‘I’ve cancelled my exercise class for this! I hope he’s worth it,’ said Selina in the hotel lobby. Rishi Sunak was coming to West Suffolk to meet members of our Conservative Association. Would he be worth a listen?
Clearly our members thought so. More than 90 of us rocked up at one day’s notice to meet Rishi (or Sushi, as one of our older members kept calling him). Rishi wanted to pitch for our votes. His strategy is to introduce himself to as many members as possible. Last weekend, he met 2,000 activists in constituencies where 10,000 Tory members are based. He needs every single one of our votes if he is to overtake Liz Truss, and currently the odds are against him. One doubtful member told me at the beginning: ‘He can’t beat Truss. Not unless he wears a pussy bow and gets in a tank.’
There was some confusion on the door. We explained four times to an elderly gentleman that not everyone who voted Conservative at the last election could vote in this one, only the party members. Another had arrived to vote for Truss.
West Suffolk is a rural constituency and as safe a Conservative seat as you will find. Matt Hancock had a majority of 23,000 in the 2019 general election. Members had come from Newmarket, Haverhill, Brandon and the surrounding villages to question Rishi. Was he what we wanted in our next leader?
I canvassed the room. Many arrived supporting Truss but were happy to give Rishi a chance. Some were already keen Rishi supporters. A hard-core group of furious members believed there had been a coup against Boris Johnson and wanted him back on the ballot paper. They blamed Rishi. One very respected member had called him ‘Judas Iscariot!’ on Facebook. Rishi was up against it.

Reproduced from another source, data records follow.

### src/rtl/slot_seq_pkg.sv
package slot_seq_pkg;

    typedef enum logic [1:0] {
        TMR_IDLE = 2'd0,
        TMR_RUN  = 2'd1,
        TMR_DONE = 2'd2
    } tmr_state_e;

    typedef struct packed {
        logic level;
        logic rise;
    } wire_obs_t;

    function automatic int cnt_width(input int limit);
        return (limit < 2) ? 1 : $clog2(limit);
    endfunction

endpackage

There were representatives from the farming community, the horseracing set, small businesses and the medical profession, along with a smattering of councillors. I have been a party member for more than 50 years and was excited to meet him. I like his obvious decency and intelligence and I don’t think he ‘betrayed’ Boris.

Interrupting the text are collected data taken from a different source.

==> config.mk <==
export PLATFORM = sky130hd
export DESIGN_NAME = sleep_clk_ctrl
export DESIGN_NICKNAME = d
export VERILOG_FILES = /design/src/rtl/slp_pkg.sv /design/src/rtl/sleep_wake_filter.sv /design/src/rtl/sleep_seq.sv /design/src/rtl/sleep_clk_ctrl.sv
export SDC_FILE = /design/constraint.sdc
export NUM_CORES = 1
export LEC_CHECK = 0
export ABC_AREA = 1
export BUFFER_PORTS_ARGS = -buffer_cell sky130_fd_sc_hd__buf_2
export CAP_MARGIN = 20
export CORE_MARGIN = 3
export CORE_UTILIZATION = 53
export CTS_CLUSTER_DIAMETER = 120
export DETAILED_ROUTE_END_ITERATION = 10
export GPL_ROUTABILITY_DRIVEN = 0
export GPL_TIMING_DRIVEN = 0
export PLACE_DENSITY = 0.78
export SLEW_MARGIN = 20
export SYNTH_ARGS = -nofsm -noshare
export SYNTH_HDL_FRONTEND = slang
export SYNTH_SLANG_ARGS = --single-unit
==> constraint.sdc <==
create_clock -name clk -period 2 [get_ports clk]
set_input_delay 0.1 -clock clk [delete_from_list [all_inputs] [get_ports clk]]
set_output_delay 0.1 -clock clk [all_outputs]
set_load 0.03 [all_outputs]
==> src/rtl/slp_pkg.sv <==
package slp_pkg;

    typedef enum logic [1:0] {
        MODE_IDLE  = 2'b00,
        MODE_ADCNR = 2'b01,
        MODE_PDOWN = 2'b10,
        MODE_RSVD  = 2'b11
    } slp_mode_e;

    typedef enum logic [1:0] {
        ST_RUN,
        ST_SLEEP,
        ST_START,
        ST_HALT
    } slp_state_e;

    // bit 0 cpu ... bit 4 oscillator
    typedef struct packed {
        logic osc;
        logic adc;
        logic io;
        logic flash;
        logic cpu;
    } dom_en_t;

    localparam int POST_WAKE_HALT = 4;

    function automatic dom_en_t gate_for(slp_state_e st, slp_mode_e m);
        dom_en_t g;
        g = '{osc: 1'b1, adc: 1'b1, io: 1'b1, flash: 1'b1, cpu: 1'b1};
        if (st == ST_START) begin
            g = '{osc: 1'b1, adc: 1'b0, io: 1'b0, flash: 1'b0, cpu: 1'b0};
        end else if (st == ST_SLEEP) begin
            case (m)
                MODE_IDLE:  g = '{osc: 1'b1, adc: 1'b1, io: 1'b1, flash: 1'b0, cpu: 1'b0};
                MODE_ADCNR: g = '{osc: 1'b1, adc: 1'b1, io: 1'b0, flash: 1'b0, cpu: 1'b0};
                MODE_PDOWN: g = '0;
                default:    g = '{osc: 1'b1, adc: 1'b1, io: 1'b1, flash: 1'b1, cpu: 1'b1};
            endcase
        end
        return g;
    endfunction

endpackage

==> src/rtl/sleep_wake_filter.sv <==
module sleep_wake_filter
    import slp_pkg::*;
#(
    parameter int                 N_IRQ      = 4,
    parameter int                 HOLD_CYC   = 3,
    parameter logic [N_IRQ-1:0]   ADCNR_MASK = 4'b0111,
    parameter logic [N_IRQ-1:0]   PD_MASK    = 4'b0011,
    localparam int                IDX_W      = (N_IRQ > 1) ? $clog2(N_IRQ) : 1,
    localparam int                HW         = $clog2(HOLD_CYC + 1)
) (
    input  logic             clk,
    input  logic             rst,
    input  logic             active,
    input  slp_mode_e        mode,
    input  logic [N_IRQ-1:0] irq_req,
    input  logic [N_IRQ-1:0] irq_en,
    input  logic             ext_level,
    output logic             wake,
    output logic [IDX_W-1:0] wake_idx
);

    logic [HW-1:0]    hold_cnt;
    logic             line0_on;
    logic             level_ok;
    logic [N_IRQ-1:0] mode_mask;
    logic [N_IRQ-1:0] cand;
    logic [N_IRQ-1:0] grant;

    assign line0_on = irq_req[0] & irq_en[0];

    always_ff @(posedge clk) begin
        if (rst || !active || !line0_on) begin
            hold_cnt <= '0;
        end else if (hold_cnt != HW'(HOLD_CYC - 1)) begin
            hold_cnt <= hold_cnt + 1'b1;
        end
    end

    assign level_ok = line0_on && (hold_cnt == HW'(HOLD_CYC - 1));

    always_comb begin
        case (mode)
            MODE_IDLE:  mode_mask = '1;
            MODE_ADCNR: mode_mask = ADCNR_MASK;
            MODE_PDOWN: mode_mask = PD_MASK;
            default:    mode_mask = '0;
        endcase
    end

    always_comb begin
        cand = irq_req & irq_en & mode_mask;
        cand[0] = ext_level ? level_ok : (line0_on && mode == MODE_IDLE);
        if (!active) cand = '0;
    end

    always_comb begin
        logic found;
        found    = 1'b0;
        grant    = '0;
        wake_idx = '0;
        for (int i = 0; i < N_IRQ; i++) begin
            if (cand[i] && !found) begin
                grant[i] = 1'b1;
                wake_idx = IDX_W'(i);
                found    = 1'b1;
            end
        end
    end

    assign wake = |grant;

    AST_GRANT_ONEHOT: assert property (@(posedge clk) disable iff (rst)
        $onehot0(grant));

    AST_DEEP_NO_EDGE: assert property (@(posedge clk) disable iff (rst)
        (active && mode != MODE_IDLE && !ext_level) |-> !grant[0]);

    AST_DISABLED_SILENT: assert property (@(posedge clk) disable iff (rst)
        (grant & ~irq_en) == '0);

endmodule

==> src/rtl/sleep_seq.sv <==
module sleep_seq
    import slp_pkg::*;
#(
    parameter int  SU_W  = 4,
    parameter int  IDX_W = 2,
    localparam int HCW   = $clog2(POST_WAKE_HALT)
) (
    input  logic             clk,
    input  logic             rst,
    input  logic             sleep_en,
    input  logic [1:0]       sleep_mode,
    input  logic             sleep_strobe,
    input  logic             wake,
    input  logic [IDX_W-1:0] wake_idx,
    input  logic             osc_ready,
    input  logic [SU_W-1:0]  startup_cycles,
    output slp_mode_e        mode_q,
    output logic             sleeping,
    output dom_en_t          dom_en,
    output logic             core_halt,
    output logic             wake_valid,
    output logic             wake_by_reset,
    output logic [IDX_W-1:0] wake_irq_idx
);

    slp_state_e      state;
    logic [SU_W-1:0] su_cnt;
    logic [HCW-1:0]  hcnt;
    logic            enter;

    assign enter = sleep_strobe && sleep_en && (slp_mode_e'(sleep_mode) != MODE_RSVD);

    always_ff @(posedge clk) begin
        if (rst) begin
            wake_valid    <= (state == ST_SLEEP) || (state == ST_START);
            wake_by_reset <= (state == ST_SLEEP) || (state == ST_START);
            wake_irq_idx  <= '0;
            state         <= ST_RUN;
            mode_q        <= MODE_IDLE;
            su_cnt        <= '0;
            hcnt          <= '0;
        end else begin
            case (state)
                ST_RUN: if (enter) begin
                    state         <= ST_SLEEP;
                    mode_q        <= slp_mode_e'(sleep_mode);
                    wake_valid    <= 1'b0;
                    wake_by_reset <= 1'b0;
                    wake_irq_idx  <= '0;
                end
                ST_SLEEP: if (wake) begin
                    wake_valid    <= 1'b1;
                    wake_by_reset <= 1'b0;
                    wake_irq_idx  <= wake_idx;
                    su_cnt        <= '0;
                    hcnt          <= '0;
                    state <= (mode_q == MODE_PDOWN && startup_cycles != '0) ? ST_START : ST_HALT;
                end
                ST_START: if (osc_ready) begin
                    if (su_cnt == startup_cycles - 1'b1) state <= ST_HALT;
                    else su_cnt <= su_cnt + 1'b1;
                end
                default: begin
                    if (hcnt == HCW'(POST_WAKE_HALT - 1)) state <= ST_RUN;
                    else hcnt <= hcnt + 1'b1;
                end
            endcase
        end
    end

    assign sleeping  = (state == ST_SLEEP);
    assign dom_en    = gate_for(state, mode_q);
    assign core_halt = (state != ST_RUN);

    AST_NO_STRAY_ENTRY: assert property (@(posedge clk) disable iff (rst)
        (state == ST_RUN && !enter) |=> state == ST_RUN);

    AST_HALT_TO_RUN: assert property (@(posedge clk) disable iff (rst)
        (state == ST_HALT && hcnt == HCW'(POST_WAKE_HALT - 1)) |=> state == ST_RUN);

    AST_SHALLOW_NO_STARTUP: assert property (@(posedge clk) disable iff (rst)
        (state == ST_SLEEP && wake && mode_q != MODE_PDOWN) |=> state == ST_HALT);

    AST_START_STALL: assert property (@(posedge clk) disable iff (rst)
        (state == ST_START && !osc_ready) |=> (state == ST_START && $stable(su_cnt)));

endmodule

We all sat down and waited for Rishi to arrive. ‘I know what you are all thinking. That I’m even shorter in real life!’ were his opening words. Obviously we agreed and many of us commented later that his trousers were rather tight. He gave us his backstory, which we liked the sound of. We liked his core values too – hard work, the importance of family and education, public service, small state. His is an entirely Conservative story, very authentic, and we, the faithful, greatly approved of it. He had bothered to master his brief, too. He focused on rural issues and knew his audience. I looked around the room. He had us in the palm of his hand. Even the Angry Brigade at the back were listening.
It was then time for questions.
Tory grassroots members are polite. Many began with: ‘Thank you for coming to visit us in Suffolk, we appreciate it.’ Rishi was clearly touched by this. He started to answer the questions in a similarly polite fashion, using ‘Yes ma’am?’ to the ladies. This backfired when an older one misheard and replied loudly: ‘Are you calling me a man?’ So he gave up on that.
I was impressed with the quality of the questions on the economy, the NHS, farming, policing, Northern Ireland and the Union. I was equally impressed with Rishi’s answers: detailed, clear, to the point. This was what we wanted – no vague flannel or empty promises.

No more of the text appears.